陸軍はグアムの「一木支隊」、パラオの「川口支隊」をガダルカナル島へ投入する事することになりました。

ラバウルの航空戦闘隊はガダルカナル島の米軍へ空襲を仕掛けますが、その距離はなんと片道1000km、往復の航続時間が8時間半という非常に過酷なもので、零戦はその威力を十分に発揮することはできませんでした。

なにしろ、燃料が持たないので空戦に使える時間は15分しか残されていなかったほどなのです。


三川軍一中将が司令官を務める「第八艦隊」は、ラバウルを出撃してガダルカナル島を目指していました。

ガダルカナル島には、空母3隻を伴う米軍機動部隊が待ち構えていましたが、第八艦隊の後方に空母がいるのではないかと警戒し、米軍機動部隊は空母を戦線離脱させました。

8月8日深夜、第八艦隊はガダルカナル島の戦闘海域に到達、輸送船団を護衛する米軍の重巡洋艦、駆逐艦に魚雷を発射し、「第一次ソロモン海戦」が始まります。

この攻撃は夜襲になったため、第八艦隊は敵に気付かれずに攻撃を加え、重巡洋艦4隻撃沈、1隻大破、駆逐艦1隻大破、1隻中破という大戦果をあげました。

第八艦隊の損失はゼロという大勝利でした。

しかし夜が明けて敵航空機の攻撃に晒されることを恐れた三川司令官は、輸送船団への攻撃を行わずに早々と撤退を指示してしまいます。

本来の目的である輸送船団を攻撃しなかったことに対して海軍からは非難の声が上がりました。

もしも輸送船団を殲滅していたらガダルカナル島への米軍の増強を止められたかも知れません。

戦闘で勝利したのは日本軍だったかもしれませんが、戦略的に見れば、結果的に輸送を成功させた米軍の勝利だったとも言えます。


三川軍一中将

海軍の協力要請を受けてガダルカナル島へ向かっていた一木支隊は、8月18日の深夜にガダルカナル島のタイボ岬に上陸します。

支隊長である一木清直大佐は、後続の第二梯団を待たずして900名の将兵を率いて前進を開始しました。

しかし海岸線を進む一木支隊の偵察隊は、米軍の待ち伏せ攻撃を受けて全滅してしまいます。

この戦闘により、日本軍が東方から攻撃を仕掛けてくると判断した米軍は、イル川西岸の防備を固めました。

さらに同時期、米軍の護衛空母「ロング・アイランド」はガダルカナル島にF4F ワイルドキャット戦闘機19機とドーントレス爆撃機12機をヘンダーソン飛行場へ空輸しました。

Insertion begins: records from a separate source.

## src/rtl/regfile.sv

```systemverilog
// regfile: operand register file and flags register feeding the 8-bit ALU.
//
// Eight general registers (r0 hard-wired to zero). Two registered read
// ports present operands on a/b. Writeback from the ALU goes into r1..r7.
// A 4-bit flags register latches the ALU's {z,n,c,v}. A combinational
// condition evaluator on the latched flags drives branch decisions.
//
// Ports:
//   clk       rising-edge clock
//   rst       asynchronous, active-high reset
//   rd_a_sel  register selected onto a
//   rd_b_sel  register selected onto b
//   hold      1 = a/b keep their value (writes and flag loads still occur)
//   a, b      registered operands to the ALU
//   wr_en     register write strobe
//   wr_sel    register written (writes to r0 are discarded)
//   wr_data   writeback data
//   flags_en  flags register load strobe
//   flags_in  ALU flags {z,n,c,v}
//   flags     latched flags {z,n,c,v}
//   cond      condition code
//   cond_true 1 when cond holds on the latched flags
module regfile #(
  parameter int WIDTH = 8,
  parameter int REGS  = 8,
  localparam int SEL_W = $clog2(REGS)
) (
  input  logic             clk,
  input  logic             rst,
  input  logic [SEL_W-1:0] rd_a_sel,
  input  logic [SEL_W-1:0] rd_b_sel,
  input  logic             hold,
  output logic [WIDTH-1:0] a,
  output logic [WIDTH-1:0] b,
  input  logic             wr_en,
  input  logic [SEL_W-1:0] wr_sel,
  input  logic [WIDTH-1:0] wr_data,
  input  logic             flags_en,
  input  logic [3:0]       flags_in,
  output logic [3:0]       flags,
  input  logic [2:0]       cond,
  output logic             cond_true
);

  // mem[0] is reset and never written, so it always holds zero; reads of r0
  // are still forced to zero explicitly so bypass cannot leak into it.
  logic [WIDTH-1:0] mem [REGS];

  logic wr_live;
  assign wr_live = wr_en && (wr_sel != '0);

  // Read value with write-through bypass: a write landing on the same edge
  // is what the read port loads.
  function automatic logic [WIDTH-1:0] read_port(input logic [SEL_W-1:0] sel);
    if (sel == '0)
      return '0;
    else if (wr_live && (wr_sel == sel))
      return wr_data;
    else
      return mem[sel];
  endfunction

  always_ff @(posedge clk or posedge rst) begin
    if (rst) begin
      mem <= '{default: '0};
    end else if (wr_live) begin
      mem[wr_sel] <= wr_data;
    end
  end

  always_ff @(posedge clk or posedge rst) begin
    if (rst) begin
      a <= '0;
      b <= '0;
    end else if (!hold) begin
      a <= read_port(rd_a_sel);
      b <= read_port(rd_b_sel);
    end
  end

  always_ff @(posedge clk or posedge rst) begin
    if (rst)
      flags <= '0;
    else if (flags_en)
      flags <= flags_in;
  end

  logic fz, fn, fc, fv;
  assign {fz, fn, fc, fv} = flags;

  always_comb begin
    cond_true = 1'b1;
    case (cond)
      3'b000: cond_true = 1'b1;
      3'b001: cond_true = fz;
      3'b010: cond_true = !fz;
      3'b011: cond_true = fc;
      3'b100: cond_true = !fc;
      3'b101: cond_true = fn;
      3'b110: cond_true = fn ^ fv;
      3'b111: cond_true = !(fn ^ fv);
      default: cond_true = 1'b1;
    endcase
  end

endmodule

```

## config.mk

```make
export PLATFORM = sky130hd
export DESIGN_NAME = regfile
export DESIGN_NICKNAME = d
export VERILOG_FILES = /design/src/rtl/regfile.sv
export SDC_FILE = /design/constraint.sdc
export NUM_CORES = 1
export LEC_CHECK = 0
export ABC_AREA = 1
export CORE_UTILIZATION = 65
export CTS_CLUSTER_DIAMETER = 200
export CTS_CLUSTER_SIZE = 20
export DETAILED_ROUTE_END_ITERATION = 7
export DONT_BUFFER_PORTS = 1
export PLACE_DENSITY = 0.79
export SKIP_CTS_REPAIR_TIMING = 1
export SYNTH_ARGS = -nofsm -noshare
export SYNTH_HDL_FRONTEND = slang
export SYNTH_SLANG_ARGS = --single-unit
```

## constraint.sdc

```tcl
create_clock -name clk -period 5.6 [get_ports clk]
set_input_delay 0.56 -clock clk [delete_from_list [all_inputs] [get_ports clk]]
set_output_delay 0.56 -clock clk [all_outputs]
set_load 0.01 [all_outputs]
```

==> results of run 1 <==
critical path, delay by kind of cell, from the launching register on:
kind,cells,cell delay (ps)
compound gates,4,530
buf+inv,1,120
flops,1,430
how the worst max path moves through the flow:
stage | endpoint | startpoint | depth (start not counted) | slack (ps)
6_report | cond_true | flags[2] | 5 | 3610
5_1_grt | cond_true | flags[2] | 5 | 3510
4_1_cts | cond_true | flags[2] | 5 | 3590
3_5_place_dp | b[0] | rd_b_sel[0] | 4 | 3500
3_3_place_gp | a[1] | rd_a_sel[0] | 4 | 3550
2_1_floorplan | a[0] | rst | 1 | 2870
placed cells by master, fill, tap and decap left out:
cell type,n
nand2_2,1
nor2_4,2
nand2_1,330
o21bai_1,1
nor3_4,1
a21oi_1,11
nor2_1,14
inv_2,5
buf_4,1
a31oi_2,2
clkbuf_1,3
mux2_2,1
xnor2_2,2
nand3_1,105
clkinvlp_4,1
inv_1,19
clkinv_4,1
nand3_2,2
o22ai_1,1
clkbuf_8,9
clkinv_2,3
a21oi_2,1
o21ai_0,53
dfrtp_1,84
flip-flops by register name (all words and copies together), names as in the netlist:
| signal | cells |
|---|---|
| a | 8 |
| b | 8 |
| flags | 4 |
| mem | 64 |
final cells by class:
type	instances	area [µm²]	area share, %
tap	96	120	2.51
timing repair buffer	1	7.51	0.157
sequential	84	2100	44.0
clock inverter	4	26.3	0.550
inverter	25	95.1	1.99
clock buffer	12	135	2.83
multi-input combinational	527	2290	48.0
kinds of logic after synthesis:
| group | Yosys count |
|---|---|
| compound gates | 69 |
| mux | 1 |
| buf+inv | 68 |
| simple gates | 455 |
| flops | 84 |
| xor+xnor | 2 |
layer usage:
layer,part of all wire [%],up-vias,GRT usage (%)
met5,0,-,0
met4,5.2,0,22.7
met3,9.1,53,6.64
met2,46,239,55.5
met1,40,2077,49.5
li1,-,2115,-
through the flow:
| step | hold slack (ps) | utilization, % | power, µW |
|---|---|---|---|
| final | 298 | 69.2 | 1460 |
| after global routing | 299 | 69.2 | 1550 |
| after detailed placement | 394 | 66.9 | 1090 |
| after floorplan | 451 | - | 1020 |
| after global placement | 395 | 66.9 | 1080 |
| after CTS | 293 | 69.2 | 1460 |
report_power, final:
part	internal [µW]	total (µW)	leakage, µW	switching [µW]
Sequential	704	799	0.00105	95.2
Clock	161	377	0.0000803	216
Combinational	106	284	0.00129	178
==> run metrics, run 1 <==
status=completed; clk root buf=clkbuf_8; Mapped Area=0.00472 mm²; I/O pin count=50; Clock Latency Late Sink=between 300 and 400 ps; Synth warnings=0; ranking of synthesized cells by area=dfrtp_1 (44%), nand2_1 (26%), nand3_1 (11%); grt ovf=0; critical path fanouts, max=3; initial antenna violation count=0; # diodes=0; hold crit path type=primary input to flop; Tmin final=1990 ps; FF-to-FF Start=mem[11]; post-synthesis sequential area ratio=between 40 and 50%; Sink Count=84; Synth Instances=approximately 680; max_slew headroom=between 20% and 30%; setup TNS=0 ps; Post-synth ARST share=100%; top cells by count, synth=nand2_1 (330), nand3_1 (105), dfrtp_1 (84); pwr dens=around 300 mW/mm²; die height=87.3 µm; Worst Skew=~9.1 ps; via-per-instance ratio=between 5 and 6; worst path cell trace=inv_1, a21oi_1, a21oi_1, a21oi_1, o21bai_1; min-delay src=flags_en; H-tree depth=3; HPWL Detailed=~8.6 mm; placed instance count=around 730; CTS Buf Count=9; Max Fclk=about 500 MHz; DRC viols=0; Pins Over Slew Limit=0; maximum vdd drop=roughly 0.19 mV; Post-synth top flop=dfrtp_1; Fill cells=608; Mean Syn Cell Area=between 6 and 7 µm²; synth unique cells=23; All-Layer GR Usage=a little under two fifths; CP Capture Type=output port; max cap viols=0; Routed Antenna Nets=0; Area after DPL=between 0.004 and 0.005 mm²; share of cells above drive strength 1=4.90%; Max stage delay cell, worst path=dfrtp_1; Worst EP arrival=between 1000 and 1500 ps; RSZ-0062 raised after global routing=no; Initial Utilization=between 60% and 70%; router iterations before antenna repair=5; Post-Synth Adder-Cell Area=0%; period utilization=35.6%; Syn Nets=about 700; number of flops mapped to enable cells by yosys=0; Leak=0.00242 µW; worst slew pin tran=1100 ps; simple-gate share of the synthesized area=between 30% and 40%; pre-CTS WS=roughly 3500 ps; P&R area growth vs syn=1.17%; post-synth top area share=44.5%; area of the core=approximately 0.0069 mm²; Critical R2R Capture=a[3]; Post-Synth XOR/XNOR Area=less than 1%; Most common cell on crit path=a21oi_1; DRT iter0 DRCs=approximately 420; Hold Path Depth=1; Setup Crit Path Kind=flop to output port; final hold violation count=0; Wirelength per Cell=between 15 and 20 µm; worst reg-to-reg setup slack=4390 ps; most common cell in the netlist=nand2_1; CTS tree=yes; Die Area=between 0.007 and 0.008 mm²; Seq cells post-synth=84; vias in the first global route=roughly 4200; clock buffer depth=2; Placer Congestion=0.965; Finished Layout Cells=approximately 750; worst r2r path cells=8; final net count=677; CP startpoint kind=flop; Worst-path clk slew=about 70 ps; first-pass GRT wire length=20.9 mm; largest family of logic cells by synthesized area=simple AND/OR/NAND/NOR gates; Setup WS post-layout=3610 ps; final instance area=about 0.0048 mm²; width of the chip=slightly below 90 µm; complex-gate fraction of the synthesized area=roughly 7.8%; hold path endpoint=flags[3]; Critical Path Max Stage Delay=430 ps; Yosys top cell by area=dfrtp_1; detailed-route wire length=between 10 and 15 mm; Worst EP required=roughly 5000 ps; mux share of post-synthesis cell area=0.238%; DR vias=4484; PortBufs=0; # setup viols final=0; FP Rows=30; largest net degree at the start of global routing=85
Note: power is estimated with default switching activity, not from simulation.
==> inputs of run 2 (changes only) <==
--- a/config.mk
+++ b/config.mk
@@ -6,12 +6,12 @@
 export NUM_CORES = 1
 export LEC_CHECK = 0
 export ABC_AREA = 1
-export CORE_UTILIZATION = 65
+export CORE_UTILIZATION = 58
 export CTS_CLUSTER_DIAMETER = 200
 export CTS_CLUSTER_SIZE = 20
 export DETAILED_ROUTE_END_ITERATION = 7
 export DONT_BUFFER_PORTS = 1
-export PLACE_DENSITY = 0.79
+export PLACE_DENSITY = 0.74
 export SKIP_CTS_REPAIR_TIMING = 1
 export SYNTH_ARGS = -nofsm -noshare
 export SYNTH_HDL_FRONTEND = slang
==> constraint.sdc (replaced) <==
create_clock -name clk -period 1.68 [get_ports clk]
set_input_delay 0.168 -clock clk [delete_from_list [all_inputs] [get_ports clk]]
set_output_delay 0.168 -clock clk [all_outputs]
set_load 0.01 [all_outputs]
==> run 2 against run 1 <==
Sequential power grew to 3.3 times the previous value. Count of clock-buffer cells in the layout down 1. Clock power increased to 4.1 times the previous value. Sequential share of layout area decreased by 1.7 points. Register-to-register slack got worse by 4000 ps. Die area grew 12%. Via count rose by 1.7%. Core utilization is 5.6 points lower. Critical path depth up 1. Clock skew grew 1.9 ps. Non-clock buffer count is 11 higher. Largest power group unchanged.
==> run metrics, run 2 (synthesis gave the netlist of run 1 again) <==
most frequent cells in the layout=nand2_1 (330), nand3_1 (105), dfrtp_1 (84), o21ai_0 (53), inv_1 (19); sequential share of power=50.9% (-3.8 points); worst reg-to-reg setup slack=380 ps (-4010 ps); largest net degree at the start of global routing=85 (unchanged); Clock Latency Late Sink=350 ps (about the same); RSZ-0062 raised after global routing=no; CP Capture Type=output port; final hold violation count=0 (unchanged); Clock power frac=29.8% (+4.0 points); CTS Buf Count=9 (unchanged); die height=92.3 µm (+5.7%); pwr dens=1060 mW/mm² (+250%); hold crit path type=primary input to flop; DRT iter0 DRCs=426 (+2.2%); Fill cells=715 (+18%); Worst Skew=11.0 ps (+1.88 ps); Wirelength per Cell=18.4 µm (+8.2%); Setup Crit Path Kind=flop to output port; router iterations before antenna repair=6 (+1); Worst EP arrival=1370 ps (-60 ps); CTS tree=yes; Largest Register=mem; All-Layer GR Usage=35.3% (-1.5 points); Routed Antenna Nets=0 (unchanged); status=completed; Worst-path clk slew=80 ps (about the same); Final Core Density=63.6% (-5.6 points); routed length on met3=1.05 mm (-9.5%); share of cells above drive strength 1=5.73% (+0.83 points); Top Layer Used=met4; I/O pin count=50 (unchanged); clock buffer depth=2 (unchanged); clk root buf=clkbuf_8; DRC viols=0 (unchanged); grt ovf=0 (unchanged); Pins Over Slew Limit=0 (unchanged); max cap viols=0 (unchanged); Leak=0.00249 µW (+3.0%); placed instance count=743 (+1.4%); Die Area=0.00851 mm² (+12%); Final Power=5240 µW (+260%); CP startpoint kind=flop; met2 routed WL=6.42 mm (+11%); FP Rows=32 (+6.7%); # diodes=0 (unchanged); Sink Count=84 (unchanged); max_slew headroom=57.8% (+31 points); HPWL Detailed=9.23 mm (+7.7%); worst slew pin tran=630 ps (-467 ps); Logic pwr share=19.3% (-0.2 points); # setup viols final=0 (unchanged); NetSw=1690 µW (+250%); detailed-route wire length=14.1 mm (+11%); Tmin final=roughly 1500 ps; WL met1=6.19 mm (+21%); DR vias=4562 (+1.7%); initial antenna violation count=0 (unchanged); via-per-instance ratio=5.96 (-0.39%); vias in the first global route=4405 (+5.8%); P&R area growth vs syn=5.14%; maximum vdd drop=0.515 mV (+170%); Pint=3560 µW (+270%); H-tree depth=3 (unchanged); switching power share of the total=32.2% (-1.3 points); width of the chip=92.3 µm (+5.7%); first-pass GRT wire length=22.8 mm (+9.2%); Placer Congestion=0.966 (about the same); critical path fanouts, max=3 (unchanged); max reg flops=64 (unchanged); setup TNS=0 ps (unchanged); Max Fclk=roughly 650 MHz; Initial Utilization=60.5% (-7.9 points); most common cell after layout, fill and taps aside=nand2_1; final net count=688 (+1.6%); biggest regs=mem (64), a (8), b (8); Finished Layout Cells=765 (+2.1%); PortBufs=0 (unchanged); period utilization=about 90%; Worst EP required=1510 ps (-3530 ps); area of the core=0.00781 mm² (+13%)
[run 2: cell types whose count changed in the layout (fill, tap and decap cells not counted), moves of 2 or more]
cell and change:
clkinvlp_4 +2, clkinv_2 -3, dlygate4sd3_1 +7, buf_12 +2, buf_4 +2, bufinv_16 +2
[run 2: final timing paths]
kind	startpoint	endpoint	cells past startpoint
worst max register to register	flags[0]	flags[0]	3
min in group asynchronous	rst	mem[18]	3
worst min register to register	mem[57]	mem[57]	0
max in group asynchronous	rst	flags[2]	3
worst max-delay path	flags[2]	cond_true	6
worst min-delay path	hold	b[3]	3
[run 2: metrics by stage]
step	worst slack (ps)	hold slack, ps	instance area (µm²)
global route	7.45	54.1	4970
CTS	108	-172	4890
finish	143	49.3	4970
floorplan	541	275	4730
global placement	376	190	4680
detailed placement	368	205	4680
[run 2: area by class of cell]
class	count	area, µm²	share of cell area [%]
tap	102	128	2.57
multi-input combinational	527	2300	46.3
clock buffer	11	131	2.64
timing repair buffer	12	133	2.67
sequential	84	2100	42.3
inverter	25	97.6	1.96
clock inverter	4	75.1	1.51
[run 2: critical path, stage by stage (launching register included)]
cell and delay (ps):
dfrtp_1 430, inv_1 100, a21oi_1 160, a21oi_2 50
nand3_1 60, nand2_1 60, o21bai_2 160
[run 2: power by group through the flow]
| stage | logic [µW] | registers [µW] | clock network, µW |
|---|---|---|---|
| 2_1_floorplan | 814 | 2600 | 0 |
| 3_3_place_gp | 940 | 2690 | 0 |
| 3_5_place_dp | 972 | 2690 | 0 |
| 4_1_cts | 976 | 2660 | 1560 |
| 5_1_grt | 1170 | 2700 | 1650 |
| 6_report | 1010 | 2670 | 1560 |
[run 2: per-layer routing]
metal / up-vias / global-route usage, %
li1: 2129 / -
met1: 2170 / 50.4
met2: 224 / 53.5
met3: 39 / 4.73
met4: 0 / 16.3
met5: - / 0
==> inputs of run 3 (changes only) <==
--- a/config.mk
+++ b/config.mk
@@ -6,12 +6,12 @@
 export NUM_CORES = 1
 export LEC_CHECK = 0
 export ABC_AREA = 1
-export CORE_UTILIZATION = 58
+export CORE_UTILIZATION = 45
 export CTS_CLUSTER_DIAMETER = 200
 export CTS_CLUSTER_SIZE = 20
 export DETAILED_ROUTE_END_ITERATION = 7
 export DONT_BUFFER_PORTS = 1
-export PLACE_DENSITY = 0.74
+export PLACE_DENSITY = 0.6
 export SKIP_CTS_REPAIR_TIMING = 1
 export SYNTH_ARGS = -nofsm -noshare
 export SYNTH_HDL_FRONTEND = slang
==> run 3 against run 2 <==
Non-clock buffer count up 7. Sequential share of layout area down 1.1 points. Routed wire length up 0.33%.
==> run metrics, run 3 (synthesis gave the netlist of run 1 again) <==
largest net degree at the start of global routing=35 (-59%); max reg flops=64 (unchanged); Max stage delay cell, worst path=dfrtp_1; CP startpoint kind=flop; PortBufs=0 (unchanged); most frequent cells in the layout=nand2_1 (330), nand3_1 (105), dfrtp_1 (84), o21ai_0 (53), inv_1 (19); grt ovf=0 (unchanged); DR vias=4432 (-2.8%); first-pass GRT wire length=23.0 mm (+0.75%); Worst-path clk slew=90 ps (about the same); Leak=0.00256 µW (+2.7%); final hold violation count=0 (unchanged); critical path fanouts, max=3 (unchanged); Sink Count=84 (unchanged); Clock power frac=31.6% (+1.8 points); hold crit path type=primary input to flop; Clock Latency Late Sink=360 ps (about the same); Die Area=0.0109 mm² (+28%); Setup crit start=flags[2]; share of cells above drive strength 1=7.15% (+1.4 points); Critical Path Max Stage Delay=400 ps (-30 ps); WP buf/inv=1 (unchanged); Wirelength per Cell=17.5 µm (-4.9%); CP Capture Type=output port; worst slew pin tran=727 ps (+96.7 ps); Final Core Density=49.9% (-14 points); Critical R2R Capture=flags[2]; via-per-instance ratio=5.49 (-7.9%); maximum vdd drop=0.794 mV (+54%); initial antenna violation count=0 (unchanged); crit path capture=cond_true; # setup viols final=0 (unchanged); clk root buf=clkbuf_8; CTS Buf Count=9 (unchanged); vias in the first global route=4236 (-3.8%); critical path depth in cells=6 (unchanged); FP Rows=37 (+16%); Pint=3700 µW (+4.0%); die height=104 µm (+13%); Worst EP arrival=1360 ps (about the same); Setup Crit Path Kind=flop to output port; switching power share of the total=31.0% (-1.2 points); most common cell after layout, fill and taps aside=nand2_1; router iterations before antenna repair=5 (-1); area of the core=0.0102 mm² (+31%); P&R area growth vs syn=8.02%; final net count=695 (+1.0%); HPWL Detailed=9.56 mm (+3.6%); # diodes=0 (unchanged); biggest regs=mem (64), a (8), b (8); setup TNS=0 ps (unchanged); Logic pwr share=18.6% (-0.7 points); Fill cells=1018 (+42%); DRC viols=0 (unchanged); worst r2r path cells=3 (unchanged); pwr dens=1050 mW/mm² (-0.53%); Largest Register=mem; CTS tree=yes; Routed Antenna Nets=0 (unchanged); Initial Utilization=46.2% (-14 points); max_slew headroom=51.4% (-6.4 points); width of the chip=104 µm (+13%); Max Fclk=654 MHz (+0.54%); Placer Congestion=0.924 (-4.3%); Tmin final=1530 ps (-8.22 ps); worst path cell trace=inv_1, a21oi_1, a21oi_2, nand3_1, nand2_1, o21bai_2; detailed-route wire length=14.1 mm (+0.33%); status=completed; RSZ-0062 raised after global routing=no; clock buffer depth=2 (unchanged); Worst EP required=1510 ps (about the same); Hold Path Depth=3 (unchanged); Worst Skew=13.9 ps (+2.96 ps); critical path's top delay family=flip-flops; All-Layer GR Usage=27.7% (-7.7 points); FF-to-FF Start=flags[2]; NetSw=1660 µW (-1.5%); worst reg-to-reg setup slack=400 ps (+20 ps); H-tree depth=3 (unchanged); Pins Over Slew Limit=0 (unchanged); I/O pin count=50 (unchanged); DRT iter0 DRCs=387 (-9.2%); period utilization=91.0% (-0.49 points); sequential share of power=49.8% (-1.1 points); max cap viols=0 (unchanged)
## run 3: power groups by stage
stage | Combinational [µW] | Clock (µW) | Sequential [µW]
after floorplan | 814 | 0 | 2600
after global placement | 954 | 0 | 2700
after detailed placement | 974 | 0 | 2700
after CTS | 974 | 1710 | 2670
after global routing | 1160 | 1800 | 2710
final | 999 | 1690 | 2670
## run 3: area by class of cell
type | instances | area (µm²) | share of cell area (%)
Clock inverter | 4 | 70.1 | 1.37
Sequential cell | 84 | 2100 | 41.2
Clock buffer | 12 | 165 | 3.24
Tap cell | 136 | 170 | 3.33
Timing Repair Buffer | 19 | 198 | 3.87
Multi-Input combinational cell | 527 | 2300 | 45.1
Inverter | 25 | 97.6 | 1.91
## run 3: worst register-to-register path, stage by stage (launching register included)
cell and delay [ps]:
dfrtp_1 420, inv_1 110, o21ai_0 80, dlygate4sd3_1 560
## run 3: per-layer routing
metal,GRT usage [%],vias to the layer above,share of wire [%]
li1,-,2141,-
met3,7.08,27,8.5
met4,10.5,0,2.9
met5,0,-,0
met2,40.9,207,44
met1,38.9,2057,44
## run 3: per-stage QoR
| stage | hold slack, ps | power [µW] | worst slack (ps) | std cells | area [µm²] |
|---|---|---|---|---|---|
| 6_report | 26.1 | 5360 | 152 | 807 | 5100 |
| 5_1_grt | 26.2 | 5680 | 31.9 | 807 | 5100 |
| 4_1_cts | -333 | 5350 | 86.2 | 800 | 5030 |
| 3_5_place_dp | 53.9 | 3680 | 284 | 784 | 4790 |
| 3_3_place_gp | 48.7 | 3660 | 317 | 784 | 4790 |
| 2_1_floorplan | 275 | 3410 | 541 | 679 | 4730 |
## run 3: worst min-delay path by stage
stage	from	endpoint	slack (ps)
finish	hold	b[5]	30
global placement	rst	mem[40]	50
global route	hold	b[6]	30
detailed placement	rst	mem[40]	50
CTS	rst	mem[54]	-330
floorplan	flags_en	flags[3]	280
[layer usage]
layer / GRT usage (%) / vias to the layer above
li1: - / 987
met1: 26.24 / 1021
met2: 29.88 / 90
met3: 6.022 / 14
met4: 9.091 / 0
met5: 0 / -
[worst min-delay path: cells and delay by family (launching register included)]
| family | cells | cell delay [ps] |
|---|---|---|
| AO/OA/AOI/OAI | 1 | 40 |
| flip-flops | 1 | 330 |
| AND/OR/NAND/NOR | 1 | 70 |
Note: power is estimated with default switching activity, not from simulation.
[src/rtl/aes_key_expand.sv]
// Iterative AES-128 key schedule streaming rk0..rkN over a valid/ready port.
// Optional AES_KEY_EXPAND_STORE_EN builds an (N+1)x128 key store read via rd_addr.
module aes_key_expand
  import aes_pkg::*;
#(
  parameter int NROUNDS = AES_NROUNDS
) (
  input  logic         clk,
  input  logic         rst,
  input  logic         start,
  input  logic [127:0] key_in,
  output logic         busy,
  output logic         rk_valid,
  input  logic         rk_ready,
  output logic [127:0] rk,
  output logic [3:0]   rk_index,
  output logic         done,
  input  logic [3:0]   rd_addr,
  output logic [127:0] rd_key
);

  localparam logic [3:0] LAST_INDEX = 4'(NROUNDS);

  aes_state_e   state;
  logic [7:0]   rcon;
  logic [31:0]  rot_w3;
  logic [31:0]  sub_w3;
  logic [31:0]  t_word;
  logic [31:0]  n0, n1, n2, n3;
  logic [127:0] next_rk;
  logic         xfer;

  assign xfer   = (state == STREAM) && rk_ready;
  assign rot_w3 = {rk[23:0], rk[31:24]};

  aes_subword u_subword (
    .word (rot_w3),
    .sub  (sub_w3)
  );

  assign t_word  = sub_w3 ^ {rcon, 24'h0};
  assign n0      = rk[127:96] ^ t_word;
  assign n1      = rk[95:64]  ^ n0;
  assign n2      = rk[63:32]  ^ n1;
  assign n3      = rk[31:0]   ^ n2;
  assign next_rk = {n0, n1, n2, n3};

  // NOTE: all state uses non-blocking assignments so every register samples
  // pre-edge values; blocking here would chain rk/rcon updates within one edge.
  always_ff @(posedge clk) begin
    if (rst) begin
      state    <= IDLE;
      rk       <= '0;
      rk_index <= '0;
      rcon     <= 8'h01;
      busy     <= 1'b0;
      rk_valid <= 1'b0;
      done     <= 1'b0;
    end else begin
      done <= 1'b0;
      case (state)
        IDLE: begin
          if (start) begin
            state    <= STREAM;
            rk       <= key_in;
            rk_index <= '0;
            rcon     <= 8'h01;
            busy     <= 1'b1;
            rk_valid <= 1'b1;
          end
        end
        STREAM: begin
          if (rk_ready) begin
            if (rk_index == LAST_INDEX) begin
              state    <= DONE;
              rk_valid <= 1'b0;
              done     <= 1'b1;
            end else begin
              rk       <= next_rk;
              rk_index <= rk_index + 4'd1;
              rcon     <= xtime(rcon);
            end
          end
        end
        DONE: begin
          state <= IDLE;
          busy  <= 1'b0;
        end
        default: state <= IDLE;
      endcase
    end
  end

`ifdef AES_KEY_EXPAND_STORE_EN
  logic [127:0] key_store [NROUNDS+1];

  // NOTE: the store has no reset; its contents survive rst so previously
  // expanded keys remain readable, and it maps onto plain registers/RAM.
  always_ff @(posedge clk) begin
    if (!rst && xfer) begin
      key_store[rk_index] <= rk;
    end
  end

  always_ff @(posedge clk) begin
    if (rst) begin
      rd_key <= '0;
    end else if (rd_addr <= LAST_INDEX) begin
      rd_key <= key_store[rd_addr];
    end else begin
      rd_key <= '0;
    end
  end
`else
  logic unused_rd;

  assign rd_key    = '0;
  assign unused_rd = ^{rd_addr, xfer};
`endif

endmodule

航空戦力を配備した米軍は、ガダルカナル島周辺の制空権を手にする事に成功します。




20日深夜、一木支隊はイル川東岸へ到達したのですが、対岸にすでに敵陣地が構築されていた事に驚愕しました。

ルンガ岬の飛行場からこれだけ離れた位置に陣地が作られているなどとは想定していなかったのです。

一木支隊はイル川西岸に対して攻撃を開始します。

突撃した第一派100名のほとんどは機銃掃射を浴びて倒れ、わずかに対岸に辿り着いて白兵戦の末に陣地を確保した者もいましたが、その後ろに待機していた米軍の中隊に壊滅させられました。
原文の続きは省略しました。